Methods

tRNAscan-SE input consists of DNA or RNA sequences in FASTA format. tRNA predictions are output in tabular, ACeDB, or an extended format including tRNA secondary structure information. tRNAscan-SE does no tRNA detection itself, but instead negotiates the flow of information between three independent tRNA prediction programs, performs some post-processing, and outputs the results (Figure 2.1).

**Figure 2.1:** **Schematic diagram of tRNAscan-SE algorithm.** Steps carried out by tRNAscan-SE are shown in ovals and rounded-edge boxes. tRNA selection and analysis performed by external programs are shown in rectangles.
$\resizebox{!}{7.0in}{\includegraphics{figures/tRNAscan-SE-flowchart.eps}}$

tRNAscan-SE works in three phases.
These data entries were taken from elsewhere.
===== src/rtl/mips_mc_control.sv =====
// Multicycle MIPS main control FSM: Moore-decoded datapath selects/enables.
// Latency 2-5 cycles per instruction (FETCH inclusive); no backpressure.
module mips_mc_control (
    input  logic               clk,
    input  logic               reset,
    mips_mc_control_if.master  bus
);
    typedef enum logic [3:0] {
        S_FETCH    = 4'd0,
        S_DECODE   = 4'd1,
        S_MEMADR   = 4'd2,
        S_MEMREAD  = 4'd3,
        S_MEMWB    = 4'd4,
        S_MEMWRITE = 4'd5,
        S_EXECUTE  = 4'd6,
        S_ALUWB    = 4'd7,
        S_BRANCH   = 4'd8,
        S_ADDIEX   = 4'd9,
        S_ADDIWB   = 4'd10,
        S_JUMP     = 4'd11
    } state_t;

    localparam logic [5:0] OP_RTYPE = 6'b000000;
    localparam logic [5:0] OP_LW    = 6'b100011;
    localparam logic [5:0] OP_SW    = 6'b101011;
    localparam logic [5:0] OP_BEQ   = 6'b000100;
    localparam logic [5:0] OP_ADDI  = 6'b001000;
    localparam logic [5:0] OP_J     = 6'b000010;

    state_t     state_q, state_d;
    logic       illegal_q, illegal_d;

    logic       funct_ok;
    logic [1:0] funct_alu;
    logic       pc_write, branch, mem_write, ir_write, reg_write;

    always_ff @(posedge clk) begin
        if (reset) begin
            state_q   <= S_FETCH;
            illegal_q <= 1'b0;
        end else begin
            state_q   <= state_d;
            illegal_q <= illegal_d;
        end
    end

    always_comb begin
        funct_ok  = 1'b1;
        funct_alu = 2'b00;
        case (bus.funct)
            6'b100000: funct_alu = 2'b00;
            6'b100110: funct_alu = 2'b01;
            6'b100010: funct_alu = 2'b10;
            6'b101010: funct_alu = 2'b11;
            default:   funct_ok  = 1'b0;
        endcase
    end

    always_comb begin
        state_d   = S_FETCH;
        illegal_d = illegal_q;
        case (state_q)
            S_FETCH:   state_d = S_DECODE;
            S_DECODE: begin
                case (bus.opcode)
                    OP_LW, OP_SW: state_d = S_MEMADR;
                    OP_RTYPE: begin
                        if (funct_ok) state_d = S_EXECUTE;
                        else          illegal_d = 1'b1;
                    end
                    OP_BEQ:  state_d = S_BRANCH;
                    OP_ADDI: state_d = S_ADDIEX;
                    OP_J:    state_d = S_JUMP;
                    default: illegal_d = 1'b1;
                endcase
            end
            S_MEMADR:  state_d = (bus.opcode == OP_SW) ? S_MEMWRITE : S_MEMREAD;
            S_MEMREAD: state_d = S_MEMWB;
            S_EXECUTE: state_d = S_ALUWB;
            S_ADDIEX:  state_d = S_ADDIWB;
            default:   state_d = S_FETCH;
        endcase
    end

    always_comb begin
        bus.ALUControl = 2'b00;
        bus.ALUSrcA    = 1'b0;
        bus.ALUSrcB    = 2'b00;
        bus.PCSrc      = 2'b00;
        bus.IorD       = 1'b0;
        bus.RegDst     = 1'b0;
        bus.MemtoReg   = 1'b0;
        bus.instr_done = 1'b0;
        pc_write       = 1'b0;
        branch         = 1'b0;
        mem_write      = 1'b0;
        ir_write       = 1'b0;
        reg_write      = 1'b0;
        case (state_q)
            S_FETCH: begin
                bus.ALUSrcB = 2'b01;
                ir_write    = 1'b1;
                pc_write    = 1'b1;
            end
            S_DECODE: bus.ALUSrcB = 2'b11;
            S_MEMADR, S_ADDIEX: begin
                bus.ALUSrcA = 1'b1;
                bus.ALUSrcB = 2'b10;
            end
            S_MEMREAD: bus.IorD = 1'b1;
            S_MEMWB: begin
                bus.MemtoReg   = 1'b1;
                reg_write      = 1'b1;
                bus.instr_done = 1'b1;
            end
            S_MEMWRITE: begin
                bus.IorD       = 1'b1;
                mem_write      = 1'b1;
                bus.instr_done = 1'b1;
            end
            S_EXECUTE: begin
                bus.ALUSrcA    = 1'b1;
                bus.ALUControl = funct_alu;
            end
            S_ALUWB: begin
                bus.RegDst     = 1'b1;
                reg_write      = 1'b1;
                bus.instr_done = 1'b1;
            end
            S_BRANCH: begin
                bus.ALUSrcA    = 1'b1;
                bus.ALUControl = 2'b10;
                bus.PCSrc      = 2'b01;
                branch         = 1'b1;
                bus.instr_done = 1'b1;
            end
            S_ADDIWB: begin
                reg_write      = 1'b1;
                bus.instr_done = 1'b1;
            end
            S_JUMP: begin
                bus.PCSrc      = 2'b10;
                pc_write       = 1'b1;
                bus.instr_done = 1'b1;
            end
            default: ;
        endcase
    end

    // Reset kills every architectural side effect in the same cycle it rises.
    assign bus.MemWrite = mem_write & ~reset;
    assign bus.IRWrite  = ir_write  & ~reset;
    assign bus.RegWrite = reg_write & ~reset;
    assign bus.PCEn     = (pc_write | (branch & bus.zero)) & ~reset;
    assign bus.illegal  = illegal_q;
    assign bus.state    = state_q;
endmodule

===== src/flat_wrapper.sv =====
// flat-port wrapper written by rule: the top's interface ports become plain ports
module mips_mc_control_flat 
  (clk, reset, bus_opcode, bus_funct, bus_zero, bus_ALUControl, bus_ALUSrcA, bus_ALUSrcB, bus_PCSrc, bus_IorD, bus_MemWrite, bus_IRWrite, bus_RegDst, bus_MemtoReg, bus_RegWrite, bus_PCEn, bus_instr_done, bus_illegal, bus_state);
  mips_mc_control_if bus_i ();
  input  logic clk;
  input  logic reset;
  input wire logic [$bits(bus_i.opcode)-1:0] bus_opcode;
  input wire logic [$bits(bus_i.funct)-1:0] bus_funct;
  input wire logic [$bits(bus_i.zero)-1:0] bus_zero;
  output wire logic [$bits(bus_i.ALUControl)-1:0] bus_ALUControl;
  output wire logic [$bits(bus_i.ALUSrcA)-1:0] bus_ALUSrcA;
  output wire logic [$bits(bus_i.ALUSrcB)-1:0] bus_ALUSrcB;
  output wire logic [$bits(bus_i.PCSrc)-1:0] bus_PCSrc;
  output wire logic [$bits(bus_i.IorD)-1:0] bus_IorD;
  output wire logic [$bits(bus_i.MemWrite)-1:0] bus_MemWrite;
  output wire logic [$bits(bus_i.IRWrite)-1:0] bus_IRWrite;
  output wire logic [$bits(bus_i.RegDst)-1:0] bus_RegDst;
  output wire logic [$bits(bus_i.MemtoReg)-1:0] bus_MemtoReg;
  output wire logic [$bits(bus_i.RegWrite)-1:0] bus_RegWrite;
  output wire logic [$bits(bus_i.PCEn)-1:0] bus_PCEn;
  output wire logic [$bits(bus_i.instr_done)-1:0] bus_instr_done;
  output wire logic [$bits(bus_i.illegal)-1:0] bus_illegal;
  output wire logic [$bits(bus_i.state)-1:0] bus_state;
  assign bus_i.opcode = bus_opcode;
  assign bus_i.funct = bus_funct;
  assign bus_i.zero = bus_zero;
  assign bus_ALUControl = bus_i.ALUControl;
  assign bus_ALUSrcA = bus_i.ALUSrcA;
  assign bus_ALUSrcB = bus_i.ALUSrcB;
  assign bus_PCSrc = bus_i.PCSrc;
  assign bus_IorD = bus_i.IorD;
  assign bus_MemWrite = bus_i.MemWrite;
  assign bus_IRWrite = bus_i.IRWrite;
  assign bus_RegDst = bus_i.RegDst;
  assign bus_MemtoReg = bus_i.MemtoReg;
  assign bus_RegWrite = bus_i.RegWrite;
  assign bus_PCEn = bus_i.PCEn;
  assign bus_instr_done = bus_i.instr_done;
  assign bus_illegal = bus_i.illegal;
  assign bus_state = bus_i.state;
  mips_mc_control u_core (.clk(clk), .reset(reset), .bus(bus_i));
endmodule

===== config.mk =====
export PLATFORM = sky130hd
export DESIGN_NAME = mips_mc_control_flat
export DESIGN_NICKNAME = d
export VERILOG_FILES = /design/src/rtl/mips_mc_control_if.sv /design/src/rtl/mips_mc_control.sv /design/src/flat_wrapper.sv
export SDC_FILE = /design/constraint.sdc
export NUM_CORES = 1
export LEC_CHECK = 0
export CORE_AREA = 2 2 43 45
export CTS_CLUSTER_SIZE = 16
export DETAILED_ROUTE_END_ITERATION = 8
export DIE_AREA = 0 0 45 47
export PLACE_DENSITY_LB_ADDON = 0.2
export SETUP_SLACK_MARGIN = 0.02
export SLEW_MARGIN = 20
export SYNTH_ARGS = -nofsm -noshare
export SYNTH_HDL_FRONTEND = slang
export SYNTH_SLANG_ARGS = --single-unit
export TNS_END_PERCENT = 1

===== constraint.sdc =====
create_clock -name clk -period 2.3 [get_ports clk]
set_input_delay 0.575 -clock clk [delete_from_list [all_inputs] [get_ports clk]]
set_output_delay 0.575 -clock clk [all_outputs]
set_load 0.005 [all_outputs]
In the first stage, it runs tRNAscan and the Pavesi algorithm on the input sequence. The first of these two programs is an optimized version of tRNAscan 1.3 [Fichant & Burks, 1991]. The other is an implementation of the Pavesi search algorithm [Pavesi et al., 1994] which we call EufindtRNA. Results from both programs are merged into one list of candidate tRNAs. Intron information from tRNAscan 1.3 is discarded because its intron predictions are typically unreliable. Analysis with the tRNA covariance model at a later stage (described below) allows non-ambiguous determination of intron boundaries.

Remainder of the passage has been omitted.